$ cat src/rtl/core/hpps_in_stage.sv
// ---------------------------------------------------------------------------
// hpps_in_stage
// Input register: captures one word and holds it until the core takes it.
// ---------------------------------------------------------------------------
module hpps_in_stage (
  input  logic              clk_i,
  input  logic              rst_ni,
  input  logic              in_valid_i,
  output logic              in_ready_o,
  input  hpps_pkg::in_word_t in_word_i,
  input  logic              take_i,
  output hpps_pkg::stage_t  stage_o
);
  import hpps_pkg::*;

  logic     valid_q, valid_d;
  in_word_t word_q, word_d;

  assign in_ready_o = !valid_q || take_i;

  always_comb begin
    valid_d = valid_q;
    word_d  = word_q;
    if (in_ready_o) begin
      valid_d = in_valid_i;
      if (in_valid_i) begin
        word_d = in_word_i;
      end
    end
  end

  always_ff @(posedge clk_i or negedge rst_ni) begin
    if (!rst_ni) begin
      valid_q <= 1'b0;
    end else begin
      valid_q <= valid_d;
    end
  end

  always_ff @(posedge clk_i) begin
    word_q <= word_d;
  end

  assign stage_o = '{valid: valid_q, word: word_q};

endmodule

$ cat src/rtl/core/hpps_core.sv
// ---------------------------------------------------------------------------
// hpps_core
// Sequencer state and the single-pass update for one word.
// ---------------------------------------------------------------------------
module hpps_core #(
  parameter int unsigned MAX_PULSES = 8
) (
  input  logic                clk_i,
  input  logic                rst_ni,
  input  logic                step_i,
  input  hpps_pkg::in_word_t  word_i,
  output hpps_pkg::out_word_t result_o
);
  import hpps_pkg::*;

  localparam int unsigned TotalW = $clog2(MAX_PULSES + 1);
  localparam int unsigned CmpW   = 5;

  localparam logic [1:0] PH_IDLE    = 2'd0;
  localparam logic [1:0] PH_VIBRATE = 2'd1;
  localparam logic [1:0] PH_PAUSE   = 2'd2;

  logic [1:0]          phase_q, phase_d;
  logic [ElapsedW-1:0] elapsed_q, elapsed_d;
  logic [PulseW-1:0]   pulse_num_q, pulse_num_d;
  logic [TotalW-1:0]   pulse_total_q, pulse_total_d;
  logic [TimeW-1:0]    on_time_q, on_time_d;
  logic [TimeW-1:0]    gap_time_q, gap_time_d;
  logic                enabled_q, enabled_d;
  logic                drive_q, drive_d;

  logic                active;
  logic [ElapsedW-1:0] elapsed_inc;
  logic [CmpW-1:0]     next_num;
  pat_entry_t          entry;
  logic                acc, done;

  assign active      = (phase_q == PH_VIBRATE) || (phase_q == PH_PAUSE);
  assign elapsed_inc = (elapsed_q != '1) ? elapsed_q + ElapsedW'(1) : elapsed_q;
  assign next_num    = CmpW'(pulse_num_q) + CmpW'(1);
  assign entry       = pattern_lookup(word_i.pattern);

  always_comb begin
    phase_d       = phase_q;
    elapsed_d     = elapsed_q;
    pulse_num_d   = pulse_num_q;
    pulse_total_d = pulse_total_q;
    on_time_d     = on_time_q;
    gap_time_d    = gap_time_q;
    enabled_d     = enabled_q;
    drive_d       = drive_q;
    acc           = 1'b0;
    done          = 1'b0;
    if (step_i) begin
      unique case (word_i.func)
        FUNC_TICK: begin
          if (phase_q == PH_VIBRATE) begin
            elapsed_d = elapsed_inc;
            if (elapsed_inc >= ElapsedW'(on_time_q)) begin
              drive_d = 1'b0;
              if (next_num < CmpW'(pulse_total_q)) begin
                pulse_num_d = next_num[PulseW-1:0];
                phase_d     = PH_PAUSE;
                elapsed_d   = '0;
              end else begin
                phase_d = PH_IDLE;
                done    = 1'b1;
              end
            end
          end else if (phase_q == PH_PAUSE) begin
            elapsed_d = elapsed_inc;
            if (elapsed_inc >= ElapsedW'(gap_time_q)) begin
              drive_d   = 1'b1;
              phase_d   = PH_VIBRATE;
              elapsed_d = '0;
            end
          end
        end
        FUNC_TRIGGER: begin
          if (enabled_q && !active && entry.known) begin
            acc         = 1'b1;
            pulse_num_d = '0;
            // clamp the pulse count to the configured limit
            pulse_total_d = (entry.count > CountW'(MAX_PULSES)) ?
                            TotalW'(MAX_PULSES) : TotalW'(entry.count);
            on_time_d   = entry.on_ms;
            gap_time_d  = entry.gap_ms;
            drive_d     = 1'b1;
            phase_d     = PH_VIBRATE;
            elapsed_d   = '0;
          end
        end
        FUNC_ENABLE: begin
          enabled_d = word_i.enable;
          if (!word_i.enable && active) begin
            drive_d = 1'b0;
            phase_d = PH_IDLE;
          end
        end
        FUNC_NOP: begin
        end
        default: begin
        end
      endcase
    end
  end

  always_ff @(posedge clk_i or negedge rst_ni) begin
    if (!rst_ni) begin
      phase_q       <= PH_IDLE;
      elapsed_q     <= '0;
      pulse_num_q   <= '0;
      pulse_total_q <= '0;
      on_time_q     <= '0;
      gap_time_q    <= '0;
      enabled_q     <= 1'b1;
      drive_q       <= 1'b0;
    end else begin
      phase_q       <= phase_d;
      elapsed_q     <= elapsed_d;
      pulse_num_q   <= pulse_num_d;
      pulse_total_q <= pulse_total_d;
      on_time_q     <= on_time_d;
      gap_time_q    <= gap_time_d;
      enabled_q     <= enabled_d;
      drive_q       <= drive_d;
    end
  end

  assign result_o = '{
    motor_on:     drive_d,
    busy_res:     (phase_d == PH_VIBRATE) || (phase_d == PH_PAUSE),
    accepted:     acc,
    pattern_done: done,
    enabled_now:  enabled_d
  };

endmodule

$ cat config.mk
export PLATFORM = sky130hd
export DESIGN_NAME = haptic_pulse_pattern_sequencer_unit
export DESIGN_NICKNAME = d
export VERILOG_FILES = /design/src/rtl/core/hpps_pkg.sv /design/src/rtl/core/haptic_pulse_pattern_sequencer_unit.sv /design/src/rtl/core/hpps_in_stage.sv /design/src/rtl/core/hpps_core.sv
export SDC_FILE = /design/constraint.sdc
export NUM_CORES = 1
export LEC_CHECK = 0
export ABC_CLOCK_PERIOD_IN_PS = 9600
export BUFFER_PORTS_ARGS = -buffer_cell sky130_fd_sc_hd__clkbuf_2
export CORE_MARGIN = 1.5
export CORE_UTILIZATION = 45
export CTS_CLUSTER_DIAMETER = 100
export DETAILED_ROUTE_END_ITERATION = 12
export PLACE_DENSITY = 0.68
export REMOVE_ABC_BUFFERS = 1
export SLEW_MARGIN = 0
export SYNTH_ARGS = -nofsm -noshare
export SYNTH_HDL_FRONTEND = slang
export SYNTH_SLANG_ARGS = --single-unit
$ cat constraint.sdc
create_clock -name clk_i -period 9.6 [get_ports clk_i]
set_clock_uncertainty 0.2 [all_clocks]
set_input_delay 1.44 -clock clk_i [delete_from_list [all_inputs] [get_ports clk_i]]
set_output_delay 1.44 -clock clk_i [all_outputs]
set_load 0.005 [all_outputs]
--- src/ddw_pkg.sv ---
// Shared types, constants and table functions for the date day difference block.
package ddw_pkg;

    localparam int unsigned DAY_W     = 5;
    localparam int unsigned MONTH_W   = 4;
    localparam int unsigned YEAR_W    = 14;
    localparam int unsigned DAY_NUM_W = 23;
    localparam int unsigned DIST_W    = 22;
    localparam int unsigned WDAY_W    = 3;

    localparam logic [YEAR_W-1:0]  YEAR_MIN    = 14'd1600;
    localparam logic [MONTH_W-1:0] MONTH_JAN   = 4'd1;
    localparam logic [MONTH_W-1:0] MONTH_FEB   = 4'd2;
    localparam logic [MONTH_W-1:0] MONTH_DEC   = 4'd12;
    localparam logic [4:0]         FEB_LEAP    = 5'd29;
    localparam logic [17:0]        RECIP_25    = 18'd167773;
    localparam int unsigned        RECIP_SHIFT = 22;
    localparam logic [DIST_W-1:0]  DIST_MAX    = '1;

    typedef struct packed {
        logic                 valid;
        logic [DAY_NUM_W-1:0] day_num;
    } ddw_date_t;

    function automatic logic [4:0] month_len(input logic [MONTH_W-1:0] month);
        logic [4:0] len;
        unique case (month)
            4'd1, 4'd3, 4'd5, 4'd7, 4'd8, 4'd10, 4'd12: len = 5'd31;
            4'd4, 4'd6, 4'd9, 4'd11:                    len = 5'd30;
            4'd2:                                       len = 5'd28;
            default:                                    len = 5'd0;
        endcase
        return len;
    endfunction

    function automatic logic [8:0] month_cum(input logic [MONTH_W-1:0] month);
        logic [8:0] cum;
        unique case (month)
            4'd1:    cum = 9'd0;
            4'd2:    cum = 9'd31;
            4'd3:    cum = 9'd59;
            4'd4:    cum = 9'd90;
            4'd5:    cum = 9'd120;
            4'd6:    cum = 9'd151;
            4'd7:    cum = 9'd181;
            4'd8:    cum = 9'd212;
            4'd9:    cum = 9'd243;
            4'd10:   cum = 9'd273;
            4'd11:   cum = 9'd304;
            4'd12:   cum = 9'd334;
            default: cum = 9'd0;
        endcase
        return cum;
    endfunction

    // Remainder by 7 through octal digit folding, since 8 is 1 modulo 7.
    function automatic logic [WDAY_W-1:0] mod7(input logic [DAY_NUM_W-1:0] value);
        logic [DAY_NUM_W+1:0] padded;
        logic [5:0]           digit_sum;
        logic [3:0]           fold;
        padded    = {2'b00, value};
        digit_sum = '0;
        for (int i = 0; i < (DAY_NUM_W + 2) / 3; i++)
        begin
            digit_sum = digit_sum + 6'(padded[3*i +: 3]);
        end
        fold = 4'(digit_sum[5:3]) + 4'(digit_sum[2:0]);
        if (fold >= 4'd7)
        begin
            fold = fold - 4'd7;
        end
        return fold[WDAY_W-1:0];
    endfunction

endpackage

——

### Work order
Every line from the one containing "fold = fold - 4'd7;" to the final line of the listing above should be set down exactly, with nothing added.

### Expected answer
            fold = fold - 4'd7;
        end
        return fold[WDAY_W-1:0];
    endfunction

endpackage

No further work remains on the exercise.